Instructions to follow: Which lines below include "enable"? Copy them all.

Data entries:
==> src/rtl/video_mixer_sl.sv <==
// Video output stage: depth expansion, scanlines, ce_pix type detection, registered syncs/DE.
// Define VIDEO_MIXER_SL_SCANLINES_EN to build in odd-line scanline darkening.
module video_mixer_sl #(
  parameter int IN_DW = 8
) (
  input  logic             CLK_VIDEO,
  input  logic             RESET_N,
  input  logic             ce_pix,
  input  logic [1:0]       sl_mode,
  input  logic             freeze,
  input  logic [IN_DW-1:0] R,
  input  logic [IN_DW-1:0] G,
  input  logic [IN_DW-1:0] B,
  input  logic             HSync,
  input  logic             VSync,
  input  logic             HBlank,
  input  logic             VBlank,
  output logic             CE_PIXEL,
  output logic [7:0]       VGA_R,
  output logic [7:0]       VGA_G,
  output logic [7:0]       VGA_B,
  output logic             VGA_HS,
  output logic             VGA_VS,
  output logic             VGA_DE
);

  localparam int REP = (8 + IN_DW - 1) / IN_DW;

  function automatic logic [7:0] expand(input logic [IN_DW-1:0] c);
    logic [REP*IN_DW-1:0] t;
    t = {REP{c}};
    return t[REP*IN_DW-1 -: 8];
  endfunction

  logic ce_d, vs_d, run2, clkmode;
  logic fr1, fr2;
  logic vs_rise, ce_int;

  assign vs_rise = VSync & ~vs_d;
  assign ce_int  = clkmode ? (ce_pix & ~ce_d) : ce_pix;

  // A 2-clock-high ce_pix run in a frame selects clock mode for the next one
  always_ff @(posedge CLK_VIDEO or negedge RESET_N) begin
    if (!RESET_N) begin
      ce_d    <= 1'b0;
      vs_d    <= 1'b0;
      run2    <= 1'b0;
      clkmode <= 1'b0;
      fr1     <= 1'b0;
      fr2     <= 1'b0;
    end else begin
      ce_d <= ce_pix;
      vs_d <= VSync;
      fr1  <= freeze;
      fr2  <= fr1;
      if (vs_rise) begin
        clkmode <= run2;
        run2    <= 1'b0;
      end else if (ce_pix & ce_d) begin
        run2 <= 1'b1;
      end
    end
  end

  logic [7:0] r_x, g_x, b_x;
  assign r_x = fr2 ? 8'h00 : expand(R);
  assign g_x = fr2 ? 8'h00 : expand(G);
  assign b_x = fr2 ? 8'h00 : expand(B);

  logic [7:0] a_r, a_g, a_b;
  logic       a_hs, a_vs, a_hde, a_vde, old_hde;
  logic [7:0] o_r, o_g, o_b;

`ifdef VIDEO_MIXER_SL_SCANLINES_EN
  logic       hs_p, odd;
  logic [1:0] sl_q;

  function automatic logic [7:0] scan(
    input logic [7:0] c,
    input logic       o,
    input logic [1:0] m
  );
    logic [7:0] s;
    s = c;
    if (o) begin
      case (m)
        2'd1:    s = c - {2'b00, c[7:2]};
        2'd2:    s = {1'b0, c[7:1]};
        2'd3:    s = {2'b00, c[7:2]};
        default: s = c;
      endcase
    end
    return s;
  endfunction

  // Frame start clears parity even if an HSync edge lands on the same clock
  always_ff @(posedge CLK_VIDEO or negedge RESET_N) begin
    if (!RESET_N) begin
      hs_p <= 1'b0;
      odd  <= 1'b0;
      sl_q <= 2'd0;
    end else begin
      if (ce_int) hs_p <= HSync;
      if (vs_rise) begin
        odd  <= 1'b0;
        sl_q <= sl_mode;
      end else if (ce_int & HSync & ~hs_p) begin
        odd <= ~odd;
      end
    end
  end

  assign o_r = scan(a_r, odd, sl_q);
  assign o_g = scan(a_g, odd, sl_q);
  assign o_b = scan(a_b, odd, sl_q);
`else
  logic sl_unused;
  assign sl_unused = ^sl_mode;
  assign o_r = a_r;
  assign o_g = a_g;
  assign o_b = a_b;
`endif

  always_ff @(posedge CLK_VIDEO or negedge RESET_N) begin
    if (!RESET_N) begin
      a_r     <= 8'h00;
      a_g     <= 8'h00;
      a_b     <= 8'h00;
      a_hs    <= 1'b0;
      a_vs    <= 1'b0;
      a_hde   <= 1'b0;
      a_vde   <= 1'b0;
      old_hde <= 1'b0;
      VGA_R   <= 8'h00;
      VGA_G   <= 8'h00;
      VGA_B   <= 8'h00;
      VGA_HS  <= 1'b0;
      VGA_VS  <= 1'b0;
      VGA_DE  <= 1'b0;
    end else if (ce_int) begin
      a_r     <= r_x;
      a_g     <= g_x;
      a_b     <= b_x;
      a_hs    <= HSync;
      a_vs    <= VSync;
      a_hde   <= ~HBlank;
      a_vde   <= ~VBlank;
      VGA_R   <= o_r;
      VGA_G   <= o_g;
      VGA_B   <= o_b;
      VGA_HS  <= a_hs;
      VGA_VS  <= a_vs;
      old_hde <= a_hde;
      // DE only moves at horizontal blank edges
      if (a_hde != old_hde) VGA_DE <= a_hde & a_vde;
    end
  end

  always_ff @(posedge CLK_VIDEO or negedge RESET_N) begin
    if (!RESET_N) CE_PIXEL <= 1'b0;
    else          CE_PIXEL <= ce_int;
  end

endmodule
==> config.mk <==
export PLATFORM = sky130hd
export DESIGN_NAME = video_mixer_sl
export DESIGN_NICKNAME = d
export VERILOG_FILES = /design/src/rtl/video_mixer_sl.sv
export SDC_FILE = /design/constraint.sdc
export NUM_CORES = 1
export LEC_CHECK = 0
export ABC_AREA = 1
export BUFFER_PORTS_ARGS = -buffer_cell sky130_fd_sc_hd__buf_2
export CAP_MARGIN = 10
export CORE_ASPECT_RATIO = 1.1
export CORE_MARGIN = 4
export CORE_UTILIZATION = 45
export DETAILED_ROUTE_END_ITERATION = 8
export GPL_ROUTABILITY_DRIVEN = 0
export PLACE_DENSITY_LB_ADDON = 0.2
export SLEW_MARGIN = 20
export SYNTH_ARGS = -nofsm -noshare
export SYNTH_HDL_FRONTEND = slang
export SYNTH_SLANG_ARGS = --single-unit
==> constraint.sdc <==
create_clock -name CLK_VIDEO -period 1 [get_ports CLK_VIDEO]
set_input_delay 0.05 -clock CLK_VIDEO [delete_from_list [all_inputs] [get_ports CLK_VIDEO]]
set_output_delay 0.05 -clock CLK_VIDEO [all_outputs]
set_load 0.05 [all_outputs]
# Word level (Yosys, flattened, before mapping)

Index checks and enable logic that the tools add are counted.

Mux-type cells: 6
Bitwise logic cells: 8
Reduce and logical (&&, ||, !) cells: 2
Equality and inequality tests: 1

Operators by type and width:

| operator              | number |
|---|---|
| 2-to-1 mux 8 bit      | 3 |
| bitwise AND 1 bit     | 4 |
| NOT 1 bit             | 4 |
| 2-to-1 mux 1 bit      | 3 |
| AND reduction 2 bit   | 1 |
| nonzero test 2 bit    | 1 |
| inequality test 1 bit | 1 |

Output and inout port bits: 28
Logic and storage cells: 38
Flip-flop bits (word level): 63
Bits of input ports: 34

# Longest topological paths before layout

Gate-level depths: netlist (run 1).

Depth after elaboration: 4
Depth in mapped cells: 6
Depth with buffers taken out: 6

# Least setup slack after synthesis (run 1)

Ideal clock, no wire load.

Path kind: flip-flop to flip-flop
From: register clkmode
To: register VGA_B[5]
Data required time: 882 ps
Path buffers: 2
Setup time: 118 ps
Arrival: 875 ps
Clock period less this slack: 992 ps
Setup slack: 8 ps
Stages on the path, launching flop included: 7
Cells stage by stage: dfrtp_1 nand2_1 nand2_2 buf_6 buf_6 nand2_1 nand2_1

Word-level cells in the longest chain between the ends: 1

Ends and longest elaborated chain:

| element                  | RTL line | source |
|---|---|---|
| start: declaration       | 35       | `logic ce_d, vs_d, run2, clkmode;` |
| start signal: assignment | 57       | `clkmode <= run2;` |
| 2-to-1 mux 1 bit         | 40       | `assign ce_int = clkmode ? (ce_pix & ~ce_d) : ce_pix;` |
| end signal: assignment   | 136      | `VGA_B <= 8'h00;` |
| end signal: assignment   | 150      | `VGA_B <= o_b;` |
| end: declaration         | 21       | `output logic [7:0] VGA_B,` |

Every way passes these cells.
A chain may end at the register's enable or synchronous reset.

# Worst setup path in the final report (run 1)

From: register ce_d
To: register a_g[4]

Word-level cells in the longest chain between the ends: 3

Ends and longest elaborated chain:

| element                  | RTL line | source |
|---|---|---|
| start: declaration       | 35       |  |
| start signal: assignment | 52       | `ce_d <= ce_pix;` |
| NOT 1 bit                | 40       |  |
| bitwise AND 1 bit        | 40       |  |
| 2-to-1 mux 1 bit         | 40       |  |
| end signal: assignment   | 142      | `a_g <= g_x;` |
| end: declaration         | 70       | `logic [7:0] a_r, a_g, a_b;` |

Every way passes these cells.

==> flow_metrics.py, run 1 <==
metrics = {
    "logic_synthesis": {
        "synthMuxAreaShare_pct": 0,
        "synth_edf_count": 0,
        "synth_top_area_cell": "dfrtp_1",
        "synth_top_cell_area_share_pct": 64.62,
        "ys_seq_elements": 63,
        "synthFlopType": "dfrtp_1",
        "synthesis.nets": 296,
        "async_flop_share_pct": 100.0,
        "synthesis.instances": 262,
        "yosysSeqAreaShare_pct": 64.62,
        "ys_top_cells_by_count": "145 x nand2_1, 63 x dfrtp_1, 28 x o21ai_1",
        "synth_top_family_by_area": "simple AND/OR/NAND/NOR gates",
        "synth_warnings": 0,
        "synth_compound_gate_area_share_pct": 6.308,
        "syn_area_per_cell_um2": 9.312,
        "ys_types": 13,
        "synthSimpleGateAreaFrac_pct": 22.97,
        "synthAdderAreaFrac_pct": 0,
        "synth_xor_area_share_pct": 0,
        "syn_area_um2": 2440,
        "yosysMostFrequentCell": "nand2_1",
        "synthTopCellsByArea": "dfrtp_1 65%, nand2_1 22%, o21ai_1 5.7%, buf_6 3.7%, buf_2 1.0%",
    },
    "layout": {
        "nets": 404,
        "area_growth_pct": 55.90,
        "n_fill_cell": 366,
        "drive_gt1_share_pct": 36.27,
        "antenna_cells": 0,
    },
    "outcome": {
        "status": "finished with violations",
        "violations": "negative setup slack",
    },
    "sta": {
        "slew_viol_final": 0,
        "fin_crit_ns": 1.105,
        "period_share_pct": 110.5,
        "rsz0062_at_grt": "true",
        "fmax_mhz": 905.2,
        "setup_viol": 56,
        "hold_viol_final": 0,
        "tightest_slew_ns": 0.3347,
        "slew_headroom_pct": 77.68,
        "fin_skew_ns": 0.009150,
        "layout_setup_ws_ns": -0.1048,
    },
    "detailed_routing": {
        "remaining_drc_errors": 0,
        "wl_met2_um": 3180,
        "wl_met3_um": 307,
        "wl_met1_um": 2675,
        "vias_per_cell": 4.680,
        "first_pass_iters": 4,
        "drtIter0Drc": 116,
        "post_drt_wl_per_cell_um": 14.03,
        "num_vias": 2092,
        "wl_um": 6270,
        "ant_nets": 0,
        "highest_layer": "met4",
    },
    "worst_setup_path": {
        "critical_path_arrival_ns": 1.32,
        "crit_required_ns": 1.22,
        "startpoint": "ce_d$_DFF_PN0_",
        "r2r-end": "a_g[4]$_DFFE_PN0P_",
        "cp-endpoint": "a_g[4]$_DFFE_PN0P_",
        "crit_path_end_kind": "register",
        "r2r-start": "ce_d$_DFF_PN0_",
        "critPathLaunchType": "register",
        "regToRegSetupSlack_ns": -0.10,
        "crit_fanout": 8,
        "path_class": "reg -> reg",
        "r2r_cells": 5,
    },
    "die": {
        "core_area_um2": 5135,
        "ioPinCount": 62,
        "die_x_um": 78.21,
        "row_count": 27,
        "floorplan.initialDensity_pct": 47.51,
        "die_h_um": 85.23,
        "die_area_um2": 6665,
    },
    "clocking": {
        "cts_sinks": 63,
        "clock_latency_ns": 0.33,
        "clock-root-buffer": "clkbuf_8",
        "cts.path.max_buffers": 2,
        "cts_tree": "yes",
        "clk_pin_slew_ns": 0.06,
        "cts_max_level": 3,
        "numCtsBuffers": 9,
    },
    "placement": {
        "portBuffers": 59,
        "hpwlAfterDp_um": 3029,
        "pre_cts_ws_ns": -0.1204,
    },
    "global_routing": {
        "grt_pass1_wl_um": 8825,
        "grt_max_degree": 64,
        "track_usage_pct": 17.07,
        "grt-ovfl-total": 0,
        "grt_pass1_vias": 1952,
        "antenna_found_initial": 0,
    },
    "power": {
        "p_int_mw": 4.915,
        "p_leak_nw": 1.989,
        "power_frac_clock_pct": 29.3,
        "combPwrFrac_pct": 28.2,
        "p_seq_share_pct": 42.5,
        "p_per_area_nw_per_um2": 1945,
        "swShare_pct": 33.55,
        "peakVddDrop_mv": 1.064,
        "total_power_mw": 7.397,
        "p_sw_mw": 2.482,
    },
    "min_path": {
        "hold_path.class": "in -> reg",
    },
    "run": {
        "maxCapViolCount": 0,
    },
}
-- worst min path at each step --
stage / end / cells past startpoint / from / slack, ns
floorplan: CE_PIXEL$_DFF_PN0_ / 0 / RESET_N / -0.25
global placement: a_vde$_DFFE_PN0P_ / 2 / RESET_N / 0.09
detailed placement: VGA_DE$_DFFE_PN0P_ / 2 / RESET_N / 0.09
CTS: run2$_DFFE_PN0P_ / 5 / ce_pix / 0.07
global route: run2$_DFFE_PN0P_ / 5 / ce_pix / 0.19
finish: run2$_DFFE_PN0P_ / 5 / ce_pix / 0.17
-- kinds of logic (layout without fill, tap and decap cells) --
family,after synthesis,in the layout
buf+inv,21,133
compound gates,30,30
simple gates,148,149
flops,63,63
-- state kept, by name, indices dropped and copies added (netlist names), 8 cells and up --
name	cells
VGA_B	8
VGA_G	8
VGA_R	8
a_b	8
a_g	8
a_r	8
-- cell usage in the layout (no fill, tap or decap) --
master | Yosys | final
inv_1 | 6 | 6
nand2_1 | 145 | 118
nand2_8 | 0 | 1
clkbuf_4 | 0 | 2
o21ai_1 | 28 | 20
dfrtp_1 | 63 | 61
clkinv_2 | 0 | 3
clkbuf_8 | 0 | 10
buf_12 | 0 | 4
dfrtp_2 | 0 | 2
dlygate4sd3_1 | 0 | 31
a21oi_4 | 0 | 1
o21ai_0 | 1 | 1
buf_2 | 5 | 32
o21ai_2 | 0 | 8
nand2_4 | 0 | 8
bufinv_16 | 0 | 1
buf_4 | 1 | 16
inv_2 | 1 | 1
nor2_2 | 0 | 1
clkbuf_16 | 0 | 5
clkbuf_1 | 0 | 2
nand2_2 | 1 | 20
buf_6 | 8 | 20
or2_2 | 1 | 1
-- layout make-up --
cell class | instances | area, um^2 | share of cell area [%]
inverter | 7 | 26.28 | 0.6908
clock buffer | 12 | 145.1 | 3.816
multi-input combinational | 179 | 882.1 | 23.19
clock inverter | 4 | 45.04 | 1.184
tap | 72 | 90.09 | 2.368
timing repair buffer | 110 | 1036 | 27.24
sequential | 63 | 1579 | 41.51
-- power by group through the flow --
stage,Clock [mW],Sequential (mW),Combinational [mW]
floorplan,0,3.76,0.480
global placement,0,3.10,1.55
detailed placement,0,3.11,1.56
CTS,2.20,3.08,1.76
global route,2.34,3.18,2.23
finish,2.17,3.14,2.09
-- worst max-delay path, cell delays in order, from the launching register on --
cell	delay (ns)
dfrtp_2	0.45
nand2_4	0.13
nand2_8	0.11
clkbuf_16	0.19
nand2_4	0.05
o21ai_1	0.06
-- routing by layer --
layer / up-vias / track usage, %
met4: 0 / 8.267
met2: 48 / 26.25
met5: - / 0
met3: 10 / 5.414
met1: 1001 / 21.89
li1: 1033 / -
-- stage by stage --
| stage | hold slack (ns) | cells | utilization (%) | setup TNS, ns | cell area (um^2) |
|---|---|---|---|---|---|
| 2_1_floorplan | -0.2456 | 262 | - | 0 | 2440 |
| 3_3_place_gp | 0.08784 | 390 | 55.21 | -2.104 | 2835 |
| 3_5_place_dp | 0.09098 | 390 | 55.21 | -2.558 | 2835 |
| 4_1_cts | 0.06622 | 437 | 66.28 | -1.767 | 3403 |
| 5_1_grt | 0.1863 | 447 | 74.07 | -6.758 | 3804 |
| 6_report | 0.1685 | 447 | 74.07 | -4.011 | 3804 |
-- repair_timing --
item                       CTS  global route
resized for setup           24            72
pin swaps                    0             8
setup endpoints to repair   76            70
cloned                       0             9
hold endpoints to repair    94             0
hold buffers                31             0
buffers inserted             0             1
Note: power is estimated with default switching activity, not from simulation.
==> run 2, diff against run 1 <==
Settings changed: CELL_PAD_IN_SITES_DETAIL_PLACEMENT from default to 0, CELL_PAD_IN_SITES_GLOBAL_PLACEMENT from default to 1, CORE_UTILIZATION 45 to 35.
==> flow_metrics.py, run 2 (same netlist as run 1, synthesis figures left out) <==
metrics = {
    "layout": {
        "area_growth_pct": 43.13,
        "final_cell_mix": "143 x nand2_1, 63 x dfrtp_1, 32 x buf_2",
        "final_common_cell": "nand2_1",
        "fin_cells": 448,
        "antenna_cells": 0,
        "nets": 395,
        "drive_gt1_share_pct": 25.41,
    },
    "clocking": {
        "cts_tree": "yes",
        "cts_sinks": 63,
        "clock_latency_ns": 0.33,
        "cts.path.max_buffers": 2,
        "clock-root-buffer": "clkbuf_8",
        "numCtsBuffers": 9,
        "clk_pin_slew_ns": 0.07,
        "cts_max_level": 3,
    },
    "placement": {
        "hpwlAfterDp_um": 3168,
        "portBuffers": 59,
        "dpl.cell_count": 399,
    },
    "global_routing": {
        "grt-ovfl-total": 0,
        "grt-busiest-layer": "met2",
        "met3_usage_pct": 3.371,
        "track_usage_pct": 13.06,
        "grt_pass1_wl_um": 8314,
        "use_met1_pct": 16.91,
        "grt_pass1_vias": 1860,
        "grt_max_degree": 64,
        "grt_use_met2_pct": 19.35,
        "antenna_found_initial": 0,
    },
    "die": {
        "ioPinCount": 62,
        "die_area_um2": 8372,
        "die_x_um": 87.61,
        "core_area_um2": 6671,
        "row_count": 31,
        "die_h_um": 95.57,
        "floorplan.initialDensity_pct": 36.57,
    },
    "detailed_routing": {
        "num_vias": 1959,
        "vias_per_cell": 4.373,
        "remaining_drc_errors": 0,
        "post_drt_wl_per_cell_um": 11.75,
        "wl_um": 5265,
        "first_pass_iters": 4,
        "ant_nets": 0,
        "drtIter0Drc": 78,
    },
    "min_path": {
        "worstHoldStart": "ce_pix",
        "hold_path.class": "in -> reg",
    },
    "run": {
        "maxCapViolCount": 0,
    },
    "sta": {
        "slew_viol_final": 0,
        "tightest_slew_ns": 0.3364,
        "setup_viol": 47,
        "finalSetupTns_ns": -0.7693,
        "layout_setup_ws_ns": -0.04691,
        "period_share_pct": 104.7,
        "fmax_mhz": 955.2,
        "fin_skew_ns": 0.01138,
        "slew_headroom_pct": 77.57,
        "fin_crit_ns": 1.047,
        "hold_viol_final": 0,
        "rsz0062_at_grt": "true",
    },
    "power": {
        "total_power_mw": 7.107,
        "p_per_area_nw_per_um2": 2035,
        "peakVddDrop_mv": 1.054,
        "p_leak_nw": 1.839,
    },
    "outcome": {
        "status": "finished with violations",
        "violations": "negative setup slack",
    },
    "worst_setup_path": {
        "crit_required_ns": 1.23,
        "crit_path_end_kind": "register",
        "path_class": "reg -> reg",
        "startpoint": "clkmode$_DFFE_PN0P_",
        "critPathLaunchType": "register",
        "r2r-start": "clkmode$_DFFE_PN0P_",
        "crit_fanout": 22,
        "critical_path_arrival_ns": 1.27,
    },
}
-- run 2: layer usage --
| metal | vias up | routed length [um] |
|---|---|---|
| met5 | - | 0 |
| met1 | 892 | 2588 |
| met3 | 12 | 289 |
| li1 | 1006 | - |
| met4 | 0 | 126 |
| met2 | 49 | 2260 |
-- run 2: cell type report --
class / instances / area (um^2)
clock buffer: 11 / 141.4
clock inverter: 5 / 57.56
fill: 654 / 3179
inverter: 7 / 26.28
multi-input combinational: 178 / 728.2
sequential: 63 / 1577
tap: 82 / 102.6
timing repair buffer: 102 / 859.6
-- run 2: per-stage QoR --
step / util [%] / cell area, um^2 / hold slack (ns) / setup WS, ns
2_1_floorplan: - / 2440 / -0.2456 / 0.007585
3_3_place_gp: 42.39 / 2828 / 0.09201 / -0.02024
3_5_place_dp: 42.39 / 2828 / 0.09165 / -0.05316
4_1_cts: 51.24 / 3418 / 0.04494 / -0.05092
5_1_grt: 52.34 / 3492 / 0.08978 / -0.1054
6_report: 52.34 / 3492 / 0.08271 / -0.04691
-- run 2: what timing repair did --
| action | in CTS | in global routing |
|---|---|---|
| cloned | 0 | 1 |
| gates resized for setup | 31 | 12 |
| hold buffers | 31 | 0 |
| pin swaps | 3 | 0 |
| hold endpoints to repair | 94 | 0 |
| setup endpoints to repair | 71 | 64 |
| setup buffers | 0 | 1 |
-- run 2: power by group --
part / switching [mW] / internal [mW]
Combinational: 1.17 / 0.656
Sequential: 0.196 / 2.89
Clock: 0.972 / 1.22
-- run 2: worst paths after layout --
kind | to | slack (ns) | cells past startpoint
max | a_g[5]$_DFFE_PN0P_ | -0.05 | 5
min | run2$_DFFE_PN0P_ | 0.08 | 5
max reg2reg | a_g[5]$_DFFE_PN0P_ | -0.05 | 5
min reg2reg | fr2$_DFF_PN0_ | 0.36 | 0
max in group asynchronous | VGA_B[3]$_DFFE_PN0P_ | 0.46 | 3
min in group asynchronous | VGA_R[4]$_DFFE_PN0P_ | 0.26 | 3
-- run 2: critical path, stage by stage (launching register included) --
cell	delay, ns
dfrtp_1	0.40
nand2_1	0.11
nand2_4	0.10
clkbuf_16	0.21
nand2_1	0.07
o21ai_1	0.05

Answer to the exercise:
Index checks and enable logic that the tools add are counted.
A chain may end at the register's enable or synchronous reset.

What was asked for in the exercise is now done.